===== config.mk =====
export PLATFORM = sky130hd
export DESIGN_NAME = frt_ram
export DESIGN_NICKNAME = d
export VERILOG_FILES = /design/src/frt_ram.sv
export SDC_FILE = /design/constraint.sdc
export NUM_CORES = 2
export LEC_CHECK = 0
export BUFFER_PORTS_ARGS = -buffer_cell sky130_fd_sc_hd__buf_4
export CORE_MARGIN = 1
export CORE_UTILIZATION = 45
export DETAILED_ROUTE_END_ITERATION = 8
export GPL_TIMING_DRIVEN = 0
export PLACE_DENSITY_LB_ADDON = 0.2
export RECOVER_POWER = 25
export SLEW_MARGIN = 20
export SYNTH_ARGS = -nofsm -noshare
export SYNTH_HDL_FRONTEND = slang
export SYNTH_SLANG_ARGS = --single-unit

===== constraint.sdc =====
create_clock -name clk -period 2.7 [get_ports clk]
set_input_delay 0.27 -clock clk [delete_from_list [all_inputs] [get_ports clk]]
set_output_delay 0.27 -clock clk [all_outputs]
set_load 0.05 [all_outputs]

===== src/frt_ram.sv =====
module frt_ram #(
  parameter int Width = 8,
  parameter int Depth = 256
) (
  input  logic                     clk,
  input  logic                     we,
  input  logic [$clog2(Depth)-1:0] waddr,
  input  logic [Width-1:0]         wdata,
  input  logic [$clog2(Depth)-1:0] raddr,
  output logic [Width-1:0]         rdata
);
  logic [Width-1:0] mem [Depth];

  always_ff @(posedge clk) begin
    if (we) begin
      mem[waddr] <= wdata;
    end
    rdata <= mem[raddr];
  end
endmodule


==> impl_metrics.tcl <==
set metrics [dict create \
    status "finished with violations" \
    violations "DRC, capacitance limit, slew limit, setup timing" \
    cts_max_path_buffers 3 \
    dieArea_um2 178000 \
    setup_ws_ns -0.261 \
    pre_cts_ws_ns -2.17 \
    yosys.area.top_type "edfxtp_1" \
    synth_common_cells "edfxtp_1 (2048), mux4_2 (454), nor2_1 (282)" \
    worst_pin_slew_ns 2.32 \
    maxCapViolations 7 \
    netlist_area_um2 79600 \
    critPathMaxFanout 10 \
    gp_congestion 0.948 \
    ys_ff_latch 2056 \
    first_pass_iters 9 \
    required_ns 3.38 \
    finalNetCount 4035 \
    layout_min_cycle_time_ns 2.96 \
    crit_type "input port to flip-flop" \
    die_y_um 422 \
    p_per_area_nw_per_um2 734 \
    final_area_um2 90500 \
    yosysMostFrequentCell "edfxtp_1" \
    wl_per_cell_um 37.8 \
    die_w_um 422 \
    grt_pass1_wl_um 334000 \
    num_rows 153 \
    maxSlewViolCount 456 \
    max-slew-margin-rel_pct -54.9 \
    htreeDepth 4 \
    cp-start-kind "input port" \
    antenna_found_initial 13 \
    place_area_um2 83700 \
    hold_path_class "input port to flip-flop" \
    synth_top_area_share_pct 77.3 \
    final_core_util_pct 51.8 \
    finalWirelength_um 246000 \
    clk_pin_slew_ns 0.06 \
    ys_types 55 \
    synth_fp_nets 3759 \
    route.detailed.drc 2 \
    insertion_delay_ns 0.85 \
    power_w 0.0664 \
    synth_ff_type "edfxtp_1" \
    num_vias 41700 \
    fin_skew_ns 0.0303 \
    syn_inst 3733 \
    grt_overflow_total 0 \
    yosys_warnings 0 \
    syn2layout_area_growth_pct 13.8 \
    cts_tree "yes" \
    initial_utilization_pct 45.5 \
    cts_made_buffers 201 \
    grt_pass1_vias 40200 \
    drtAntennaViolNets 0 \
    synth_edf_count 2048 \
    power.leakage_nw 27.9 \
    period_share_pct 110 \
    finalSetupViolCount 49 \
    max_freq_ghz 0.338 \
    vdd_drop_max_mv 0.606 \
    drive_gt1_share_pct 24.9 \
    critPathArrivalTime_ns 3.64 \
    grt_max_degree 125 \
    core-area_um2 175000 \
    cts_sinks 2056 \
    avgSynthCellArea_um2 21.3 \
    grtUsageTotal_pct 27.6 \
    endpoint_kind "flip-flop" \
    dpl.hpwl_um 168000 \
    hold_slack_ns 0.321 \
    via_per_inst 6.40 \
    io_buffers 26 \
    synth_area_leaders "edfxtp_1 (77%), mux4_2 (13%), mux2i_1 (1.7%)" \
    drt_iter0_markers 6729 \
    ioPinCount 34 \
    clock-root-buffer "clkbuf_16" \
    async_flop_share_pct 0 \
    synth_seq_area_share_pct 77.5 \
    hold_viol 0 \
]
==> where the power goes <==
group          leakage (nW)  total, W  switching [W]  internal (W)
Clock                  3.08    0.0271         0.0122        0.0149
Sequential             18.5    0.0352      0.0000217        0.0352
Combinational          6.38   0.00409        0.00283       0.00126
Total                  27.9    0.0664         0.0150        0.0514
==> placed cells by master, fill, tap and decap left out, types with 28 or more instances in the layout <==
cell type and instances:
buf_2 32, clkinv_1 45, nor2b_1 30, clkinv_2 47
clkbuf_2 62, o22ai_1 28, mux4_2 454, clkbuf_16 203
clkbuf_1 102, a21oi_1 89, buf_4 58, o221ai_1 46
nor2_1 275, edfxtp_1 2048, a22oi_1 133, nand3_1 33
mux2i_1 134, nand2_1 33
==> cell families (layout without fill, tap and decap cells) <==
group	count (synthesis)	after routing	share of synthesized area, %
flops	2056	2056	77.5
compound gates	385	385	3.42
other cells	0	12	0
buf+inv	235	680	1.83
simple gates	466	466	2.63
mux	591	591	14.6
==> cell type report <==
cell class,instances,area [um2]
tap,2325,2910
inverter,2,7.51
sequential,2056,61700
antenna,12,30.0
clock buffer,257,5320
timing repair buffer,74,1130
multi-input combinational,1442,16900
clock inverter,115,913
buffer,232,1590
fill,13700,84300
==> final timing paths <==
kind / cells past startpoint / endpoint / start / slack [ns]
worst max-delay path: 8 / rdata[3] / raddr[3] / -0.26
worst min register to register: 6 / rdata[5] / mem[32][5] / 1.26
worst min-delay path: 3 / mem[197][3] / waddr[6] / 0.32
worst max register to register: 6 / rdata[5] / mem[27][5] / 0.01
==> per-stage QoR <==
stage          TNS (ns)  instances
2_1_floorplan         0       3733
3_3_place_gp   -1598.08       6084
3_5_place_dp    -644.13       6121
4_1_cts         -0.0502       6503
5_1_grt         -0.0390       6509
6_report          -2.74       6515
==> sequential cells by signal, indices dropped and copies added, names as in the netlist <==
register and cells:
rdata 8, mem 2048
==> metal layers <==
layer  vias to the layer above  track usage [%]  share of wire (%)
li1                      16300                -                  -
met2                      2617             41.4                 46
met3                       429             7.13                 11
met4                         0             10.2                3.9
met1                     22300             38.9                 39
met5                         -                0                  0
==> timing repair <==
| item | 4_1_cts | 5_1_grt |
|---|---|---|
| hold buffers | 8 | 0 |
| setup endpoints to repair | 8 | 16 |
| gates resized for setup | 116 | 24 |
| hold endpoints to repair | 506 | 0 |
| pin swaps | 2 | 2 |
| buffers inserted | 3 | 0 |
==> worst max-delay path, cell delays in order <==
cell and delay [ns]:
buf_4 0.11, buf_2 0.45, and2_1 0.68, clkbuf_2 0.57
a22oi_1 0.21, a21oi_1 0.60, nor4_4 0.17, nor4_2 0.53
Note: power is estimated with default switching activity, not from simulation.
...
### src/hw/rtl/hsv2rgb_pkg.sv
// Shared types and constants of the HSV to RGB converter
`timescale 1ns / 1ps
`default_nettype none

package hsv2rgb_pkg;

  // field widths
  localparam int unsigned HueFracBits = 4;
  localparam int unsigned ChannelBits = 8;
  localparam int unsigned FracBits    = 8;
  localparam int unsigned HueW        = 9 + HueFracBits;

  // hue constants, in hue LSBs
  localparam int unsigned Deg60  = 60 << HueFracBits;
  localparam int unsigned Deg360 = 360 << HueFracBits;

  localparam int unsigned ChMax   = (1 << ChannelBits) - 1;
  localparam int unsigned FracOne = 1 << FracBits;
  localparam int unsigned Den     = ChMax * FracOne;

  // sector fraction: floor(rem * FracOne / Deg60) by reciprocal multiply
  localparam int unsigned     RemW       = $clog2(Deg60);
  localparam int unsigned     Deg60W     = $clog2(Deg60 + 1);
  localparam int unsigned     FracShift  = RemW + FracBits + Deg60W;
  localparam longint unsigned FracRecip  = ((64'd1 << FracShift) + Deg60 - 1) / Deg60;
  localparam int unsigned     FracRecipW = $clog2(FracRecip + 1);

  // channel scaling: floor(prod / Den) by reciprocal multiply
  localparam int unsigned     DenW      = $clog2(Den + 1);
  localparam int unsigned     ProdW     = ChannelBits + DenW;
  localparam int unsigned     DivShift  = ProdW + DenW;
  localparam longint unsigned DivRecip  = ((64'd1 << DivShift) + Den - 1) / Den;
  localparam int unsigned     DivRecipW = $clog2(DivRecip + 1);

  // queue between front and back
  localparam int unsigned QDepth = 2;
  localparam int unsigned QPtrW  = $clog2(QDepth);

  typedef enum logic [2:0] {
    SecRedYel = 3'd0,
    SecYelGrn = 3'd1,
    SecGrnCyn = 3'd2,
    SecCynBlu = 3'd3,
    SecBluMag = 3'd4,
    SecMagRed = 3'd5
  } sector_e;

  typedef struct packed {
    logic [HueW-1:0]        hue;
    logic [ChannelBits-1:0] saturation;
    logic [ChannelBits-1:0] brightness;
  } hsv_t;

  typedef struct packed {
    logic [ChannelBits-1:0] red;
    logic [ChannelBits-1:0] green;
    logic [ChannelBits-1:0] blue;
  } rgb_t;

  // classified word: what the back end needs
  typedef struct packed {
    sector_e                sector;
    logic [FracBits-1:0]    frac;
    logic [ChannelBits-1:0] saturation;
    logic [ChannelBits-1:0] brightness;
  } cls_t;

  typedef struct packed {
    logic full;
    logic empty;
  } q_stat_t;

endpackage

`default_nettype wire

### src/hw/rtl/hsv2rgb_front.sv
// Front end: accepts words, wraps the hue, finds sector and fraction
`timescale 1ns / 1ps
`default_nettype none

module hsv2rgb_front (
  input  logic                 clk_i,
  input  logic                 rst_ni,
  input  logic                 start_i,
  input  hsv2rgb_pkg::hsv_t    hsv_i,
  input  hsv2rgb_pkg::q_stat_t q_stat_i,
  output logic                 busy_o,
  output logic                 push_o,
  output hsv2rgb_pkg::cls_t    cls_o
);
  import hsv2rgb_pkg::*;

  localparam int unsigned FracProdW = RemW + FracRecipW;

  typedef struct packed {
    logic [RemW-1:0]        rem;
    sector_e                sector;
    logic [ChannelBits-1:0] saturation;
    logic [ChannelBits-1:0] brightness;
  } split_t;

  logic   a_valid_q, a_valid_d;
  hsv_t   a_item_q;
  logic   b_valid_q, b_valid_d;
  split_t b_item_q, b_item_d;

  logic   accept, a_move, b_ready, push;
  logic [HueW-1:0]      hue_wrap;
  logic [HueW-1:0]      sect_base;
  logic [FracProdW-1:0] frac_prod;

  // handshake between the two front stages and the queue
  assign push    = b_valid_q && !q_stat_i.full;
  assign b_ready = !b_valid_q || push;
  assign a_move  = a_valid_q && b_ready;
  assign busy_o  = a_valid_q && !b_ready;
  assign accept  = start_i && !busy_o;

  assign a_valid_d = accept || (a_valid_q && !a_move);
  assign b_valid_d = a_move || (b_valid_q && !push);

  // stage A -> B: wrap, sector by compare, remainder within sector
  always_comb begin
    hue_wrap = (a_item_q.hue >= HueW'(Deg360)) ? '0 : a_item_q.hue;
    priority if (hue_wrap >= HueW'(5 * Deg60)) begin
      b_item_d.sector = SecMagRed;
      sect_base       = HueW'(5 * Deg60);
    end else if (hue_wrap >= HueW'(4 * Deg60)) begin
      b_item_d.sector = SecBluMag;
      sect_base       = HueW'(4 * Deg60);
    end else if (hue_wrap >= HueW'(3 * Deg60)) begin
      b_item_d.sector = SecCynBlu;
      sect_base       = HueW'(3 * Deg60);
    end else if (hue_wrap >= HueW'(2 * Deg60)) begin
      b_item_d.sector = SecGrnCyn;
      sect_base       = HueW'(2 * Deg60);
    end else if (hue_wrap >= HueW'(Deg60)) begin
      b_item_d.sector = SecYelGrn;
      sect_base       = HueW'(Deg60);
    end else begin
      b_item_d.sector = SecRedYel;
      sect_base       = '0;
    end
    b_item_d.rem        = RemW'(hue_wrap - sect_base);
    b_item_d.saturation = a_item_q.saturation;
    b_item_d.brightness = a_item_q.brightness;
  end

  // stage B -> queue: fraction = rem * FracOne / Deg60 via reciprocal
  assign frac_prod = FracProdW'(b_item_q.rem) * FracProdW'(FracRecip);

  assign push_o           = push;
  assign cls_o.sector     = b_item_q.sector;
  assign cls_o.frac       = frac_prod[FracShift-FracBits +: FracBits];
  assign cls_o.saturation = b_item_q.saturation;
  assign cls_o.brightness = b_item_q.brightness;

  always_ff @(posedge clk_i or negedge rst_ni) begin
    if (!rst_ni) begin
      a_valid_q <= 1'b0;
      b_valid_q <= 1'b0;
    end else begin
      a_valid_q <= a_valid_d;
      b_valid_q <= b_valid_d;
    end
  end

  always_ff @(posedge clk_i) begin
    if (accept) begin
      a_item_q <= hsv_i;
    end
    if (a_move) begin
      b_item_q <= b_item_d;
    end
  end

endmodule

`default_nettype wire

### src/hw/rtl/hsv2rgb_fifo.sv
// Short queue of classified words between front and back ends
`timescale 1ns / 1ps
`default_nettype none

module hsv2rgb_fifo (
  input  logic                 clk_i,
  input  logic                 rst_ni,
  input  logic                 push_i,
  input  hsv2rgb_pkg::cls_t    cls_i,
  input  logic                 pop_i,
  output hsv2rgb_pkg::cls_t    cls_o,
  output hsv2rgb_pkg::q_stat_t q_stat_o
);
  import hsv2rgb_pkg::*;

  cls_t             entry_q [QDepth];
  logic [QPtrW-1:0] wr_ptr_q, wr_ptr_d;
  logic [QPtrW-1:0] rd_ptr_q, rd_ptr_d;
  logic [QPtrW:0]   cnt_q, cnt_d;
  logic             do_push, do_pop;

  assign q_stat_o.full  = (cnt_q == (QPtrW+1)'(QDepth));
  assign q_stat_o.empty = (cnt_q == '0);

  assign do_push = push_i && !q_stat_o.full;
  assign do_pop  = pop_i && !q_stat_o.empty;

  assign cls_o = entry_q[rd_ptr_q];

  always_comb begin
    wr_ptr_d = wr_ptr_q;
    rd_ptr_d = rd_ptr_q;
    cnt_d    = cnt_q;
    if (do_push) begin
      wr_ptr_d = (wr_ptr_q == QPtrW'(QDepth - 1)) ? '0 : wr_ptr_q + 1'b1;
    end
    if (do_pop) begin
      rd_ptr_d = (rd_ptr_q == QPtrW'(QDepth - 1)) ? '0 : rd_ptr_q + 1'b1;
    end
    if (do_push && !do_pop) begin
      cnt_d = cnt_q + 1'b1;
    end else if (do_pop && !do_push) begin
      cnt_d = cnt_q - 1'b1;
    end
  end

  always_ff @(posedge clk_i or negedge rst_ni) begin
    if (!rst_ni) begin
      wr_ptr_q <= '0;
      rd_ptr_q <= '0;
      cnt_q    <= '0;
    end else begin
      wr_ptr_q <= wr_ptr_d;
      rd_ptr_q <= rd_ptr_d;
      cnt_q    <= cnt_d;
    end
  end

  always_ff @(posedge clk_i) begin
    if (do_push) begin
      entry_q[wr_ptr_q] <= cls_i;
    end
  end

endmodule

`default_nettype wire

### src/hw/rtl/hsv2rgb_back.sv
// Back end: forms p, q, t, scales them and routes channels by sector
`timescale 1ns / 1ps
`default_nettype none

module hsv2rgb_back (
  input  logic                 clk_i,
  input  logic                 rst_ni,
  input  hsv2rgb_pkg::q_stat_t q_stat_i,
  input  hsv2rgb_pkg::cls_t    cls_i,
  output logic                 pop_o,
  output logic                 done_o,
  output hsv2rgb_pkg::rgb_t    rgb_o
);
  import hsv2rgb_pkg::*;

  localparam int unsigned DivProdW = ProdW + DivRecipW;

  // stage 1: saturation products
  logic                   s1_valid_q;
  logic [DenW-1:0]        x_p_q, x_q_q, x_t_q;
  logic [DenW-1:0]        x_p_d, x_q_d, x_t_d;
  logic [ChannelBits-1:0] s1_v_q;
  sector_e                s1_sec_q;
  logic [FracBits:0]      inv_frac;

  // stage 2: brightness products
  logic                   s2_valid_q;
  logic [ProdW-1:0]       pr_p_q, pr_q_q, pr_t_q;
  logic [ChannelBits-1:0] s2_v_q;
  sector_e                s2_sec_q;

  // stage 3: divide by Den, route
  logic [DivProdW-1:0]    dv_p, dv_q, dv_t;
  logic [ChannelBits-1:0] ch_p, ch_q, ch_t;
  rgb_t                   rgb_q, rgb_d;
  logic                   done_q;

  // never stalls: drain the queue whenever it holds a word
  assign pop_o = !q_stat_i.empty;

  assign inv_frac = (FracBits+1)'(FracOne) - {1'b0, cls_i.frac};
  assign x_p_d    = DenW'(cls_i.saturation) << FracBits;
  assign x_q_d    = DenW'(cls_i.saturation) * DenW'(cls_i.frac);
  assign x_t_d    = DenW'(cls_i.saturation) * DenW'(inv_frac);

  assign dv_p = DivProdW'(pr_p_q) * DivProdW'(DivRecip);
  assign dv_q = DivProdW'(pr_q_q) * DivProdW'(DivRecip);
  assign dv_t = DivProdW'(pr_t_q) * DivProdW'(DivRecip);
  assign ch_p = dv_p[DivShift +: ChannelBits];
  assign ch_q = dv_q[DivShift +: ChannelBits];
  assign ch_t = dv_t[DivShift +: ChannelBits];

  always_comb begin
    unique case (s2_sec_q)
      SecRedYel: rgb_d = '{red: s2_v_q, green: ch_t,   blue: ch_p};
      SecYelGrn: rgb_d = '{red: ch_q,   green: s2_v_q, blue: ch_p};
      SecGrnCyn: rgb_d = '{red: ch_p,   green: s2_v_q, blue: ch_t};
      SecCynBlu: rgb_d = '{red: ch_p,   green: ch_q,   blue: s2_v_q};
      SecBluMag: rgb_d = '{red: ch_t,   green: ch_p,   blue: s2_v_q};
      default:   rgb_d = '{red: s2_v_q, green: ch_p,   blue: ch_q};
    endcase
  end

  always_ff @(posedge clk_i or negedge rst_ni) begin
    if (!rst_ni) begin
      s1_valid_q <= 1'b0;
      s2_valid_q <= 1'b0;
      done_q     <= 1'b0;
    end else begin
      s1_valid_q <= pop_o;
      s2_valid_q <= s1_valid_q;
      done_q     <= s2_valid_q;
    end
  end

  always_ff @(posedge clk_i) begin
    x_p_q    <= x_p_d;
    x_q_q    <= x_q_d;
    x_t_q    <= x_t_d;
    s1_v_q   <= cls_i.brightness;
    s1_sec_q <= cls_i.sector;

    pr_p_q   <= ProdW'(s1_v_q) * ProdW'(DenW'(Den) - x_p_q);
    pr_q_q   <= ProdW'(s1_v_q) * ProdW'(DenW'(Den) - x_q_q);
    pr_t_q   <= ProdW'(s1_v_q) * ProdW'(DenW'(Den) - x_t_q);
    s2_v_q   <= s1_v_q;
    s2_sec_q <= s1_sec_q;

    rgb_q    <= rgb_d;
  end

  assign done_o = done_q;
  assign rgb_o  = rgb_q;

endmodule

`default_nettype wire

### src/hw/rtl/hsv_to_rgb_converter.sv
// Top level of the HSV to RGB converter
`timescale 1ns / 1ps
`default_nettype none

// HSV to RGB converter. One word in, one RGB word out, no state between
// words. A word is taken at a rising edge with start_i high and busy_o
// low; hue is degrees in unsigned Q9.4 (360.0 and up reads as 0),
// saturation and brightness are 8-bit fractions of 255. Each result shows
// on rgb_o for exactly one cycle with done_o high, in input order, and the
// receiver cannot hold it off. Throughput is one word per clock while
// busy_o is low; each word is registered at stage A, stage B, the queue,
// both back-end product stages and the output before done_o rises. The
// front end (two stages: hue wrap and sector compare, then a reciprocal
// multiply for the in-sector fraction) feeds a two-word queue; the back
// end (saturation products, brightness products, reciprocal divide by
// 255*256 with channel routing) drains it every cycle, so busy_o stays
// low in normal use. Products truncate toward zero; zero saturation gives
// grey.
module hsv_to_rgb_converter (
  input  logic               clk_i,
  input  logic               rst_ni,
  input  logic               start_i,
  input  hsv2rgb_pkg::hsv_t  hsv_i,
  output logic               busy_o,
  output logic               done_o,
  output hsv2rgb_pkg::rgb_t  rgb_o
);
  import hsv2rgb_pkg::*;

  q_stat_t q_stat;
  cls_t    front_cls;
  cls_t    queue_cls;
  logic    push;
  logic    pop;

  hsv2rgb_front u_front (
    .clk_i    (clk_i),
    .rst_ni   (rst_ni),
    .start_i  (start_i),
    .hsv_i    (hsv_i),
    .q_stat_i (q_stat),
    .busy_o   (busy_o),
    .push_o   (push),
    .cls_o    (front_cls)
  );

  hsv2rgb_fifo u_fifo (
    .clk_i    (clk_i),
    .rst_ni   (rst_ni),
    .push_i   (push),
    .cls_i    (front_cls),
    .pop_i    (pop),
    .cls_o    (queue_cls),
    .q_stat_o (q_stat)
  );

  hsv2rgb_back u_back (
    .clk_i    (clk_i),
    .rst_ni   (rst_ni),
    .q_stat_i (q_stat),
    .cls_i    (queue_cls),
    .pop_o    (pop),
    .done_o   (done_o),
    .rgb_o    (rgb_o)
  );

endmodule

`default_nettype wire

#### [HOW TO COMPLETE THIS TASK]
From the data above, output exactly the lines between the one containing "synth_fp_nets 3759 \" and the one containing "cts_sinks 2056 \", counting both of them.

#### [COMPLETED EXERCISE]
    synth_fp_nets 3759 \
    route.detailed.drc 2 \
    insertion_delay_ns 0.85 \
    power_w 0.0664 \
    synth_ff_type "edfxtp_1" \
    num_vias 41700 \
    fin_skew_ns 0.0303 \
    syn_inst 3733 \
    grt_overflow_total 0 \
    yosys_warnings 0 \
    syn2layout_area_growth_pct 13.8 \
    cts_tree "yes" \
    initial_utilization_pct 45.5 \
    cts_made_buffers 201 \
    grt_pass1_vias 40200 \
    drtAntennaViolNets 0 \
    synth_edf_count 2048 \
    power.leakage_nw 27.9 \
    period_share_pct 110 \
    finalSetupViolCount 49 \
    max_freq_ghz 0.338 \
    vdd_drop_max_mv 0.606 \
    drive_gt1_share_pct 24.9 \
    critPathArrivalTime_ns 3.64 \
    grt_max_degree 125 \
    core-area_um2 175000 \
    cts_sinks 2056 \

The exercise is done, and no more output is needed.